Liputan6.com, Berlin - Jerman terbelah menjadi Jerman Barat dan Jerman Timur setelah kekalahan besar Adolf Hitler di Perang Dunia II. Selama puluhan tahun, rakyat kedua negara pun terpisah secara sosial dan ekonomi.
Pada 1963, sekelompok mahasiswa Jerman Barat menggali terowongan di bawah Berlin Wall atau Tembok Berlin. Di antara mereka adalah seorang pemuda bernama Joachim Neumann, yang melarikan diri dari Jerman Timur, yang secara resmi disebut German Democratic Republic (GDR) atau Republik Demokratik Jerman.
Advertisement
Ketika Neumann melarikan diri pada 1961, menggunakan paspor pinjaman seorang mahasiswa Swiss, ia meninggalkan sebagian besar keluarga dan teman-temannya, termasuk kekasihnya, Christa Gruhle. Sebagian besar rekan konspiratornya memiliki niat yang sama, yakni untuk bersatu kembali dengan orang yang dicintai, dipisahkan oleh penghalang sepanjang 155 km yang memisahkan Berlin Barat dan Timur.
Rencana para mahasiswa itu hanyalah salah satu dari banyak yang digunakan selama keberadaan Tembok Berlin untuk membawa orang dari timur ke barat. Metode yang digunakan sangat beragam, dalam banyak hal keberanian dari upaya yang dicoba meningkat sebanding dengan keputusasaan polisi Jerman Timur untuk menghentikannya.
Mulai dari kompartemen rahasia dibangun ke dalam mobil, dokumen dikerahkan ke stasiun kereta api yang tidak jelas, dan terowongan dibangun di bawah benteng tembok yang menjulang.
Berdasarkan penghitungan modus, metode terakhir ini tidak terlalu berhasil. Hanya sekitar 300 orang yang melarikan diri selama hampir 30 tahun melalui terowongan yang butuh waktu berbulan-bulan untuk digali dan seringkali terowongan itu sudah ditemukan pihak berwenang sebelum ditemukan.

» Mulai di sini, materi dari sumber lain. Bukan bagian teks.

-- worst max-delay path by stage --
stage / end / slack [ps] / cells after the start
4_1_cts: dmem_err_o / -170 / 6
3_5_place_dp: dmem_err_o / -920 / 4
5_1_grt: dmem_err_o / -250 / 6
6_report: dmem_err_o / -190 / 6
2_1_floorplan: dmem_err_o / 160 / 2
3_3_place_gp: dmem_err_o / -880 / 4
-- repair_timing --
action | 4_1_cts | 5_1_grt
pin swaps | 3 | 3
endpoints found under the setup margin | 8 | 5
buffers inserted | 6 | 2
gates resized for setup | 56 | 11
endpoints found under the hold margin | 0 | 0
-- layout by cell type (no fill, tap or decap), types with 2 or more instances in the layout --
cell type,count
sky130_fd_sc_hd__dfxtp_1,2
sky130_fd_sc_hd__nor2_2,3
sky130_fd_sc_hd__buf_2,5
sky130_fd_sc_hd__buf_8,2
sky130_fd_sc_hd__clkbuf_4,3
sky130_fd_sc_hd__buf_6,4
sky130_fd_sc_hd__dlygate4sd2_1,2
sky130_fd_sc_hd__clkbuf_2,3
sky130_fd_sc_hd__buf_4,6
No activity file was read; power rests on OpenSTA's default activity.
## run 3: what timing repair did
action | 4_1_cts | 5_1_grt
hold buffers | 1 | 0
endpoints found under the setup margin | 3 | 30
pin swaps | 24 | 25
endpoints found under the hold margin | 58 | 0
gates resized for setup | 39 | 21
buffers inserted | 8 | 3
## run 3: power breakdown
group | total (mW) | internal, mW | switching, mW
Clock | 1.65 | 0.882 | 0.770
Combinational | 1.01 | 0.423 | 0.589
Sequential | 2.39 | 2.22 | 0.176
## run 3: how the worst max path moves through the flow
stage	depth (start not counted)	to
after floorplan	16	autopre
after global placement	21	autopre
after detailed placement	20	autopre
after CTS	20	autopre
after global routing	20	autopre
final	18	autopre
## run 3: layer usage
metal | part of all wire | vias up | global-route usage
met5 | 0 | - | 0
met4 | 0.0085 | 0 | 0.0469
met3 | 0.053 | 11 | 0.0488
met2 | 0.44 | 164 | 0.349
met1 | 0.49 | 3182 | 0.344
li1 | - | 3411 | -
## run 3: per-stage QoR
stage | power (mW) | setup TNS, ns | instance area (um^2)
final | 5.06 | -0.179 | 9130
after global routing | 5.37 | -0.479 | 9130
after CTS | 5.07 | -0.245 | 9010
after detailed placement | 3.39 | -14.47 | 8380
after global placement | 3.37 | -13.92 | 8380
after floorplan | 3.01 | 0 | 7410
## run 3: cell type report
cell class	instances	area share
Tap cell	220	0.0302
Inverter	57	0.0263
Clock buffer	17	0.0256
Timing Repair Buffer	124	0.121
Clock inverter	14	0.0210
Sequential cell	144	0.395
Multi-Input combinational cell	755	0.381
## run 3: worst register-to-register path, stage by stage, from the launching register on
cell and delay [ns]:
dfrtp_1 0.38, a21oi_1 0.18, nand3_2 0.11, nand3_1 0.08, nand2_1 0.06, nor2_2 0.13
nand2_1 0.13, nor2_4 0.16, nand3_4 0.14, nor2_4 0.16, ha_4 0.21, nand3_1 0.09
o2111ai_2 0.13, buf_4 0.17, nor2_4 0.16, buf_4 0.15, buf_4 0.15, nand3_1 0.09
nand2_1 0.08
$ cat config.mk
export PLATFORM = sky130hd
export DESIGN_NAME = cpu_irq_dest
export DESIGN_NICKNAME = d
export VERILOG_FILES = /design/src/rtl/cid_pkg.sv /design/src/rtl/cid_prio_enc.sv /design/src/rtl/cid_cfg_regs.sv /design/src/rtl/cpu_irq_dest.sv
export SDC_FILE = /design/constraint.sdc
export NUM_CORES = 1
export LEC_CHECK = 0
export ABC_AREA = 1
export BUFFER_PORTS_ARGS = -buffer_cell sky130_fd_sc_hd__buf_2
export CORE_ASPECT_RATIO = 1.25
export CORE_MARGIN = 4
export CORE_UTILIZATION = 40
export CTS_BUF_LIST = sky130_fd_sc_hd__clkbuf_2 sky130_fd_sc_hd__clkbuf_4 sky130_fd_sc_hd__clkbuf_8
export CTS_CLUSTER_SIZE = 30
export DETAILED_ROUTE_END_ITERATION = 7
export GPL_TIMING_DRIVEN = 0
export SETUP_SLACK_MARGIN = 0.5
export SKIP_CTS_REPAIR_TIMING = 1
export SYNTH_ARGS = -nofsm -noshare
export SYNTH_HDL_FRONTEND = slang
export SYNTH_HIERARCHICAL = 1
export SYNTH_SLANG_ARGS = --single-unit
$ cat constraint.sdc
create_clock -name clk_i -period 44.4 [get_ports clk_i]
set_input_delay 8.88 -clock clk_i [delete_from_list [all_inputs] [get_ports clk_i]]
set_output_delay 8.88 -clock clk_i [all_outputs]
set_load 0.01 [all_outputs]
$ cat src/rtl/cid_pkg.sv
package cid_pkg;
  localparam int unsigned CID_PRIO_W  = 4;
  localparam int unsigned CID_VEC_W   = 8;
  localparam int unsigned CID_NUM_SRC = 16;
endpackage

$ cat src/rtl/cid_prio_enc.sv
module cid_prio_enc #(
  parameter int unsigned NUM_SRC = 16,
  parameter int unsigned PRIO_W  = 4,
  localparam int unsigned SRC_W  = $clog2(NUM_SRC)
) (
  input  logic [NUM_SRC-1:0]        bits_i,
  input  logic [NUM_SRC*PRIO_W-1:0] prio_i,
  output logic                      any_o,
  output logic [SRC_W-1:0]          idx_o,
  output logic [PRIO_W-1:0]         prio_o
);
  // Scan from high index down with >=, so the lowest index wins ties.
  always_comb begin
    any_o  = 1'b0;
    idx_o  = '0;
    prio_o = '0;
    for (int i = NUM_SRC-1; i >= 0; i--) begin
      if (bits_i[i] && (!any_o || prio_i[i*PRIO_W +: PRIO_W] >= prio_o)) begin
        any_o  = 1'b1;
        idx_o  = SRC_W'(i);
        prio_o = prio_i[i*PRIO_W +: PRIO_W];
      end
    end
  end
endmodule

$ cat src/rtl/cid_cfg_regs.sv
module cid_cfg_regs #(
  parameter int unsigned PRIO_W = 4,
  parameter int unsigned VEC_W  = 8
) (
  input  logic              clk_i,
  input  logic              rst_ni,
  input  logic              ctp_we_i,
  input  logic [PRIO_W-1:0] ctp_wdata_i,
  input  logic              spv_we_i,
  input  logic [VEC_W-1:0]  spv_wdata_i,
  output logic [PRIO_W-1:0] ctp_o,
  output logic [VEC_W-1:0]  spv_o
);
  always_ff @(posedge clk_i or negedge rst_ni) begin
    if (!rst_ni) begin
      ctp_o <= '1;
      spv_o <= '1;
    end else begin
      if (ctp_we_i) ctp_o <= ctp_wdata_i;
      if (spv_we_i) spv_o <= spv_wdata_i;
    end
  end
endmodule

$ cat src/rtl/cpu_irq_dest.sv
module cpu_irq_dest import cid_pkg::*; #(
  parameter int unsigned NUM_SRC = CID_NUM_SRC,
  parameter int unsigned PRIO_W  = CID_PRIO_W,
  parameter int unsigned VEC_W   = CID_VEC_W,
  localparam int unsigned SRC_W  = $clog2(NUM_SRC)
) (
  input  logic                      clk_i,
  input  logic                      rst_ni,
  input  logic [NUM_SRC*PRIO_W-1:0] src_prio_i,
  input  logic [NUM_SRC*VEC_W-1:0]  src_vec_i,
  input  logic                      req_valid_i,
  input  logic [SRC_W-1:0]          req_src_i,
  input  logic [PRIO_W-1:0]         req_prio_i,
  output logic [NUM_SRC-1:0]        act_set_o,
  input  logic                      ctp_we_i,
  input  logic [PRIO_W-1:0]         ctp_wdata_i,
  output logic [PRIO_W-1:0]         ctp_o,
  input  logic                      spv_we_i,
  input  logic [VEC_W-1:0]          spv_wdata_i,
  input  logic                      iack_i,
  output logic [VEC_W-1:0]          iack_vec_o,
  input  logic                      eoi_i,
  output logic                      irq_o,
  output logic [NUM_SRC-1:0]        raised_o,
  output logic [NUM_SRC-1:0]        servicing_o
);
  logic [NUM_SRC-1:0] raised_q, raised_d, serv_q, serv_d, serv_post;
  logic               irq_q, irq_d;
  logic [VEC_W-1:0]   spv;

  logic              r_any, s_any, p_any;
  logic [SRC_W-1:0]  r_idx, s_idx, p_idx;
  logic [PRIO_W-1:0] r_prio, s_prio, p_prio;

  logic req_hit, req_fire, eoi_go, eoi_fire;

  cid_cfg_regs #(.PRIO_W(PRIO_W), .VEC_W(VEC_W)) i_cfg (
    .clk_i       (clk_i),
    .rst_ni      (rst_ni),
    .ctp_we_i    (ctp_we_i),
    .ctp_wdata_i (ctp_wdata_i),
    .spv_we_i    (spv_we_i),
    .spv_wdata_i (spv_wdata_i),
    .ctp_o       (ctp_o),
    .spv_o       (spv)
  );

  // Best raised source
  cid_prio_enc #(.NUM_SRC(NUM_SRC), .PRIO_W(PRIO_W)) i_enc_raised (
    .bits_i (raised_q), .prio_i (src_prio_i),
    .any_o  (r_any), .idx_o (r_idx), .prio_o (r_prio)
  );

  // Best source in service
  cid_prio_enc #(.NUM_SRC(NUM_SRC), .PRIO_W(PRIO_W)) i_enc_serv (
    .bits_i (serv_q), .prio_i (src_prio_i),
    .any_o  (s_any), .idx_o (s_idx), .prio_o (s_prio)
  );

  // Best source left in service after end-of-interrupt
  always_comb begin
    serv_post = serv_q;
    if (s_any) serv_post[s_idx] = 1'b0;
  end

  cid_prio_enc #(.NUM_SRC(NUM_SRC), .PRIO_W(PRIO_W)) i_enc_post (
    .bits_i (serv_post), .prio_i (src_prio_i),
    .any_o  (p_any), .idx_o (p_idx), .prio_o (p_prio)
  );

  assign req_hit  = req_valid_i && (req_prio_i > ctp_o) && !raised_q[req_src_i];
  assign req_fire = req_hit && (!r_any || req_prio_i >= r_prio)
                            && (!s_any || req_prio_i >= s_prio);
  assign eoi_go   = eoi_i && !iack_i;
  assign eoi_fire = eoi_go && r_any && (!p_any || r_prio > p_prio);

  always_comb begin
    act_set_o = '0;
    if (req_hit) act_set_o[req_src_i] = 1'b1;
  end

  assign iack_vec_o = r_any ? src_vec_i[r_idx*VEC_W +: VEC_W] : spv;

  always_comb begin
    raised_d = raised_q;
    serv_d   = eoi_go ? serv_post : serv_q;
    irq_d    = irq_q;
    if (iack_i) begin
      irq_d = 1'b0;
      if (r_any) begin
        raised_d[r_idx] = 1'b0;
        serv_d[r_idx]   = 1'b1;
      end
    end
    if (req_hit) raised_d[req_src_i] = 1'b1;
    if (req_fire || eoi_fire) irq_d = 1'b1;
  end

  always_ff @(posedge clk_i or negedge rst_ni) begin
    if (!rst_ni) begin
      raised_q <= '0;
      serv_q   <= '0;
      irq_q    <= 1'b0;
    end else begin
      raised_q <= raised_d;
      serv_q   <= serv_d;
      irq_q    <= irq_d;
    end
  end

  assign irq_o       = irq_q;
  assign raised_o    = raised_q;
  assign servicing_o = serv_q;
endmodule

# Yosys cells after proc, flatten, opt, wreduce, memory -nomap -nowiden
# Cells that the tools add are included.
[op_classes]
n_shift = 1
n_lt_le_gt_ge = 55
n_mux = 147
n_reduce_logical = 155
bitwise_logic = 6
[op_table]
columns = ["cell", "n"]
rows = [
  ["4-bit 2-to-1 mux", 80],
  ["4-bit greater-or-equal comparator", 47],
  ["16-bit 2-to-1 mux", 8],
  ["128-bit by 8-bit variable part select with 8-bit output", 1],
  ["1-bit logical AND", 55],
  ["1-bit 2-to-1 mux", 54],
  ["1-bit logical NOT", 50],
  ["1-bit logical OR", 49],
  ["16-bit bitwise AND", 2],
  ["16-bit NOT", 2],
  ["16-bit OR", 2],
  ["4-bit by 5-bit less-than comparator with 1-bit output (second input constant)", 3],
  ["1-bit demux with 4-bit select", 3],
  ["4-bit by 1-bit greater-or-equal comparator with 1-bit output (second input constant)", 3],
  ["4-bit > comparator", 2],
  ["8-bit 2-to-1 mux", 1],
  ["1-bit binary-select mux with 4-bit select", 1],
  ["2-bit nonzero test", 1],
]
[totals]
output_inout_bits = 61
elab_cells = 369
in_bits = 219
register_bits = 45

# Depth between registers and ports, before layout
[depth]
word_depth = 134
ltp_mapped = 316
mapped_depth_nobuf = 314

# Modules after synthesis
# The synthesis kept the hierarchy.
[by_module_without_submodules]
columns = ["mod", "area_each_um2", "n_inst", "cells_each", "seq_area_each_um2"]
rows = [
  ["cpu_irq_dest", 3728.6, 1, 645, 825.8],
  ["cid_prio_enc at i_enc_serv", 2618.8, 1, 441, 0.0],
  ["cid_prio_enc at i_enc_raised", 2558.7, 1, 441, 0.0],
  ["cid_prio_enc at i_enc_post", 2543.7, 1, 446, 0.0],
  ["cid_cfg_regs", 469.2, 1, 51, 315.3],
]

# Worst setup path after synthesis
# Ideal clock, no wire load.
[synth_timing]
path_type = "input-to-reg"
start = "input port src_prio_i[60]"
end = "register irq_q, in the netlist irq_o"
arrival_ns = 40.740
slack_ns = 3.541
setup_ns = 0.119
stages = 284
required_time_ns = 44.281
n_path_buf = 1
cell_sequence = "nand2_1 inv_1 ha_1 nand2_1 inv_1 nand2_1 nand4_1 nand2_1 o21ai_0 ha_1 inv_1 nor2_1 o21ai_0 nand4_1 nand2_1 o21ai_0 ha_1 inv_1 [248 not listed] o21ai_0 nand2_1 a21oi_1 nand2_1 nand2_2 clkinv_2 nand2_1 nand2_1 inv_1 ha_1 inv_1 nor2_1 o21ai_0 nand2_1 nand2_1 nand2_1 a21oi_1 nand2_1"
[synth_between]
elab_chain_cells = 134
elab_cells_between_ends = 311
classes_between = "order compare: 50; mux: 113; bitwise: 2; reduce/logical: 146"
[synth_rtl]
columns = ["item", "line_no", "source"]
rows = [
  ["start: declaration", "cpu_irq_dest.sv:9", "input logic [NUM_SRC*PRIO_W-1:0] src_prio_i,"],
  ["4-bit 2-to-1 mux (*)", "cid_prio_enc.sv:18", "if (bits_i[i] && (!any_o || prio_i[i*PRIO_W +: PRIO_W] >= prio_o)) begin"],
  ["4-bit greater-or-equal comparator", "cid_prio_enc.sv:18", ""],
  ["1-bit logical OR", "cid_prio_enc.sv:18", ""],
  ["1-bit logical AND", "cid_prio_enc.sv:18", ""],
  ["4-bit 2-to-1 mux or 1-bit 2-to-1 mux (tied branches)", "cid_prio_enc.sv:18", ""],
  ["4-bit greater-or-equal comparator or 1-bit logical NOT (tied branches)", "cid_prio_enc.sv:18", ""],
  ["1-bit logical OR", "cid_prio_enc.sv:18", ""],
  ["1-bit logical AND", "cid_prio_enc.sv:18", ""],
  ["[53 not listed]", "-", ""],
  ["via s_idx[1]", "cpu_irq_dest.sv:32", "logic [SRC_W-1:0] r_idx, s_idx, p_idx;"],
  ["[7 not listed]", "-", ""],
  ["via serv_post[15]", "cpu_irq_dest.sv:27", "logic [NUM_SRC-1:0] raised_q, raised_d, serv_q, serv_d, serv_post;"],
  ["[59 not listed]", "-", ""],
  ["1-bit logical AND", "cid_prio_enc.sv:18", ""],
  ["4-bit 2-to-1 mux (*)", "cid_prio_enc.sv:18", ""],
  ["via p_prio[1]", "cpu_irq_dest.sv:33", "logic [PRIO_W-1:0] r_prio, s_prio, p_prio;"],
  ["4-bit > comparator (*)", "cpu_irq_dest.sv:75", "assign eoi_fire = eoi_go && r_any && (!p_any || r_prio > p_prio);"],
  ["1-bit logical OR (*)", "cpu_irq_dest.sv:75", ""],
  ["1-bit logical AND (*)", "cpu_irq_dest.sv:75", ""],
  ["1-bit logical OR (*)", "cpu_irq_dest.sv:96", "if (req_fire || eoi_fire) irq_d = 1'b1;"],
  ["1-bit 2-to-1 mux or 2-bit nonzero test (tied branches)", "-", ""],
  ["end signal: assignment", "cpu_irq_dest.sv:107", "irq_q <= irq_d;"],
  ["end: declaration", "cpu_irq_dest.sv:28", "logic irq_q, irq_d;"],
]
# Mark *: on every way through the listed nets, which the timed path passes. The rest lies on a longest branch.
# A chain may end at the register's enable or synchronous reset.

# Final worst setup path
# Ends and elaborated chain as after synthesis.

==> run_results.csv <==
group,metric,value,unit
run_status,status,"finished clean",
cts,numCtsBuffers,5,
finish,utilization,0.518,
cts,clk_pin_slew,0.08,ns
finish,area_growth,28.1,%
die,die_h,200,um
yosys,yosys_warnings,6,
critical_path,crit_type,"primary input to flip-flop",
placement,io_buffers,277,
critical_path,crit_top_cell,"nand2_1",
drt,vias,13900,
cts,cts.sinks,45,
placement,gp_congestion,0.922,
sta,max_freq,0.0242,GHz
hold_path,hold_path.startpoint,"i_cfg/spv_o[4]",
yosys,netlist_instances,1996,
yosys,syn_area_per_cell,5.90,um2
critical_path,required,44.60,ns
sta,finalHoldViolCount,0,
sta,period_share,0.930,
global_route,grt_pass1_vias,13000,
finish,fillers,3141,
placement,hpwl,35.3,mm
job,maxCapViolCount,0,
die,num_rows,70,
critical_path,timing.rr.start,"servicing_o[15]",
drt,vias_per_cell,5.05,
die,die_area,32300,um2
drt,drt_iter0_drc,594,
drt,ant_nets,0,
yosys,synth_fp_nets,2390,
finish,seq_area,1140,um2
critical_path,critical_path.max_stage_delay,0.38,ns
sta,setup_violations,0,
global_route,antenna_found_initial,3,
global_route,grt_max_degree,46,
global_route,track_usage,0.243,
sta,worst_pin_slew,1.05,ns
drt,wl_per_cell,15.3,um
critical_path,crit_family,"simple AND/OR/NAND/NOR gates",
critical_path,crit_path_start,"src_prio_i[60]",
cts,clock_latency,0.32,ns
finish,nNetsFinal,2738,
cts,cts_tree,"done",
finish,multi_input_area,10000,um2
critical_path,crit_slowest_cell,"a211oi_4",
global_route,overflow,0,
cts,htreeDepth,2,
sta,whs,0.464,ns
finish,finalInstanceArea,15100,um2
global_route,grt_pass1_wl,64.7,mm
finish,final_common_cell,"nand2_1",
critical_path,worst_setup_path_start_kind,"primary input",
cts,root_buffer,"clkbuf_8",
hold_path,hp-class,"flip-flop to flip-flop",
critical_path,critPathMaxFanout,8,
drt,dr.pass1.iters,6,
critical_path,end_kind,"flip-flop",
sta,rsz0062_at_grt,"yes",
finish,final_cell_mix,"nand2_1 (621), buf_2 (287), inv_1 (285), nand3_1 (180), ha_1 (159)",
drt,wirelength,42.0,mm
sta,slew_headroom,0.303,
sta,setup_ws,3.12,ns
die,design.core.area,29200,um2
finish,drive_above_1_share,0.301,
drt,drc_errors,0,
yosys,synth_area,11800,um2
placement,place_area,13700,um2
critical_path,arrival,41.49,ns
die,die_x,162,um
sta,period_minus_slack,41.28,ns
sta,slew_violations,0,
critical_path,critPathBufInv,38,
die,io_pins,280,
placement,pre_cts_ws,-1.44,ns
cts,cts_buffer_depth,2,
sta,finClkSkew,0.0115,ns
die,start_util,0.404,
==> final timing paths <==
| check | slack (ns) | end | cells past startpoint |
|---|---|---|---|
| setup / recovery | 3.12 | irq_o | 286 |
| hold / removal | 0.46 | i_cfg/spv_o[4] | 2 |
| setup reg to reg | 11.18 | irq_o | 285 |
| hold reg to reg | 0.46 | i_cfg/spv_o[4] | 2 |
| max in group asynchronous | 35.01 | raised_o[2] | 1 |
| min in group asynchronous | 8.76 | raised_o[12] | 1 |
==> state kept, by name, summed over array words and instances, names as in the netlist <==
name / cells
irq_o: 1
i_cfg/spv_o: 8
i_cfg/ctp_o: 4
raised_o: 16
servicing_o: 16
==> worst reg2reg max path: cells and delay by family, from the launching register on <==
family / cells / cell delay [ns]
flops: 1 / 0.45
compound gates: 79 / 10.07
buf+inv: 36 / 2.59
simple gates: 139 / 11.95
fa+ha+maj: 31 / 8.04
==> metal layers <==
metal / GRT usage / share of wire / wire [um]
met5: 0 / 0.00031 / 13
met4: 0.0705 / 0.033 / 1400
met3: 0.0304 / 0.048 / 2000
met2: 0.444 / 0.50 / 21200
met1: 0.301 / 0.42 / 17400
==> layout make-up <==
class	count	share of cell area
multi-input cells	1595	0.663
repair buffers	338	0.124
inverters	324	0.0816
flip-flops and latches	45	0.0756
well taps	396	0.0328
plain buffers	35	0.0145
clock buffers	6	0.00506
clock inverters	2	0.00257
diodes	4	0.000663
==> through the flow <==
step	setup TNS (ns)	cells
global route	-0.132	2743
global placement	-0.500	2669
finish	0	2745
floorplan	0	1996
CTS	-1.26	2677
detailed placement	-1.44	2669
Power is left out: the tool's default activity adds up to more than one toggle a clock period on the data nets, which glitch-free logic cannot reach.
### src/rtl/dpa_pkg.sv
package dpa_pkg;
  typedef enum logic [1:0] {
    VERDICT_NONE        = 2'd0,
    VERDICT_LEFT_LOSES  = 2'd1,
    VERDICT_RIGHT_LOSES = 2'd2
  } verdict_e;
endpackage

### src/rtl/dpa_arrival.sv
// Flags the cycle in which a port's enable/address pair differs from the
// pair seen on the previous clock (its arrival).
module dpa_arrival #(
  parameter int ADDR_W = 11
) (
  input  logic              clk,
  input  logic              rst_n,
  input  logic              en,
  input  logic [ADDR_W-1:0] addr,
  output logic              changed
);
  logic              prev_en;
  logic [ADDR_W-1:0] prev_addr;

  always_ff @(posedge clk) begin
    if (!rst_n) begin
      prev_en   <= 1'b0;
      prev_addr <= '0;
    end else begin
      prev_en   <= en;
      prev_addr <= addr;
    end
  end

  assign changed = (en != prev_en) || (addr != prev_addr);
endmodule

### src/rtl/dpa_match.sv
module dpa_match #(
  parameter int ADDR_W = 11
) (
  input  logic              l_en,
  input  logic [ADDR_W-1:0] l_addr,
  input  logic              r_en,
  input  logic [ADDR_W-1:0] r_addr,
  output logic              hit
);
  assign hit = l_en && r_en && (l_addr == r_addr);
endmodule
===== src/rtl/mode_reg_decoder.sv =====
module mode_reg_decoder
  import mrd_pkg::*;
#(
  parameter int unsigned ADDR_W     = 12,
  parameter int unsigned MRD_CYCLES = 2
) (
  input  logic              clk_i,
  input  logic              rst_ni,
  input  logic              cke_i,
  input  logic              cs_ni,
  input  logic              ras_ni,
  input  logic              cas_ni,
  input  logic              we_ni,
  input  logic [1:0]        ba_i,
  input  logic [ADDR_W-1:0] addr_i,
  input  logic              banks_idle_i,
  output logic [3:0]        burst_len_o,
  output logic              burst_ilv_o,
  output logic [2:0]        read_lat_o,
  output logic              dll_reset_o,
  output logic              dll_en_o,
  output logic [1:0]        drive_str_o,
  output logic              busy_o,
  output logic              cfg_err_o,
  output logic              seq_viol_o
);
  logic      is_cmd, is_mode, main_ok, ext_ok, dll_req;
  logic      timing_ok, accept_main, accept_ext, bad_value, viol_now;
  main_cfg_t main_new, main_q;
  ext_cfg_t  ext_new, ext_q;
  logic      err_q, viol_q, dll_rst_q;

  mrd_cmd_detect u_detect (
    .cke_i    (cke_i),
    .cs_ni    (cs_ni),
    .ras_ni   (ras_ni),
    .cas_ni   (cas_ni),
    .we_ni    (we_ni),
    .is_cmd_o (is_cmd),
    .is_mode_o(is_mode)
  );

  mrd_field_check #(.ADDR_W(ADDR_W)) u_check (
    .ba_hi_i      (ba_i[1]),
    .addr_i       (addr_i),
    .main_ok_o    (main_ok),
    .ext_ok_o     (ext_ok),
    .dll_rst_req_o(dll_req),
    .main_cfg_o   (main_new),
    .ext_cfg_o    (ext_new)
  );

  mrd_lockout #(.MRD_CYCLES(MRD_CYCLES)) u_lock (
    .clk_i  (clk_i),
    .rst_ni (rst_ni),
    .start_i(timing_ok),
    .busy_o (busy_o)
  );

  assign timing_ok   = is_mode & ~busy_o & banks_idle_i;
  assign accept_main = timing_ok & ~ba_i[0] & main_ok;
  assign accept_ext  = timing_ok & ba_i[0] & ext_ok;
  assign bad_value   = timing_ok & (ba_i[0] ? ~ext_ok : ~main_ok);
  assign viol_now    = (is_cmd & busy_o) | (is_mode & ~banks_idle_i);

  always_ff @(posedge clk_i or negedge rst_ni) begin
    if (!rst_ni) begin
      main_q    <= MAIN_RST;
      ext_q     <= EXT_RST;
      err_q     <= 1'b0;
      viol_q    <= 1'b0;
      dll_rst_q <= 1'b0;
    end else begin
      if (accept_main) main_q <= main_new;
      if (accept_ext)  ext_q  <= ext_new;
      err_q     <= err_q | bad_value;
      viol_q    <= viol_q | viol_now;
      dll_rst_q <= accept_main & dll_req;
    end
  end

  assign burst_len_o = main_q.blen;
  assign burst_ilv_o = main_q.ilv;
  assign read_lat_o  = main_q.lat;
  assign dll_en_o    = ext_q.dll_en;
  assign drive_str_o = ext_q.drv;
  assign dll_reset_o = dll_rst_q;
  assign cfg_err_o   = err_q;
  assign seq_viol_o  = viol_q;

  AST_CKE_LOW_HOLDS: assert property (@(posedge clk_i) disable iff (!rst_ni)
    !cke_i |=> ($stable(main_q) && $stable(ext_q)));
  AST_BLEN_LEGAL: assert property (@(posedge clk_i) disable iff (!rst_ni)
    $onehot(burst_len_o) && !burst_len_o[0]);
  AST_ERR_STICKY: assert property (@(posedge clk_i) disable iff (!rst_ni)
    cfg_err_o |=> cfg_err_o);
  AST_DLL_RST_SINGLE: assert property (@(posedge clk_i) disable iff (!rst_ni)
    dll_reset_o |=> !dll_reset_o);
  AST_BANKS_OPEN_HOLDS: assert property (@(posedge clk_i) disable iff (!rst_ni)
    !banks_idle_i |=> ($stable(main_q) && $stable(ext_q)));
  AST_VIOL_STICKY: assert property (@(posedge clk_i) disable iff (!rst_ni)
    seq_viol_o |=> seq_viol_o);
  AST_BUSY_HOLDS: assert property (@(posedge clk_i) disable iff (!rst_ni)
    busy_o |=> ($stable(main_q) && $stable(ext_q)));
endmodule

Namun, ada yang tidak menyerah meski mengalami kegagalan berulang.
Melansir dari Smithsonian Magazine, Minggu (4/6/2023), proyek terowongan pertama Neumann gagal karena seseorang memberi tahu Stasi, polisi rahasia Jerman Timur yang menangkap calon pengungsi saat mereka mencoba melarikan diri. Gruhle adalah salah satu dari mereka yang ditangkap dan dijatuhi hukuman 16 bulan penjara.
Tidak terpengaruh, Neumann mencoba lagi. Dengan banyak mahasiswa yang sama, ia berangkat untuk membangun terowongan lain, dimulai dari toko roti terlantar di Barat dan menggali di bawahnya lebih dari panjang lapangan sepak bola. Bagian itu kemudian dikenal sebagai Tunnel 57 atau Terowongan 57. Selama dua hari beroperasi, itu adalah satu-satunya pelarian paling sukses dalam sejarah Tembok Berlin.
Melihat Dedikasi Neumann
Neumann adalah tipe orang yang biasa-biasa saja. Ia menyukai pakaian konservatif tetapi praktis dalam warna polos, dengan gaya kacamata bersahaja.
Sebagai seorang mahasiswa teknik sipil berusia 21 tahun di Kota Cottbus, Jerman Timur, sekitar 125 km tenggara Berlin, kuliah Neumann hanya tinggal beberapa saja sebelum mendapatkan gelar akademisnya ketika memutuskan untuk melarikan diri.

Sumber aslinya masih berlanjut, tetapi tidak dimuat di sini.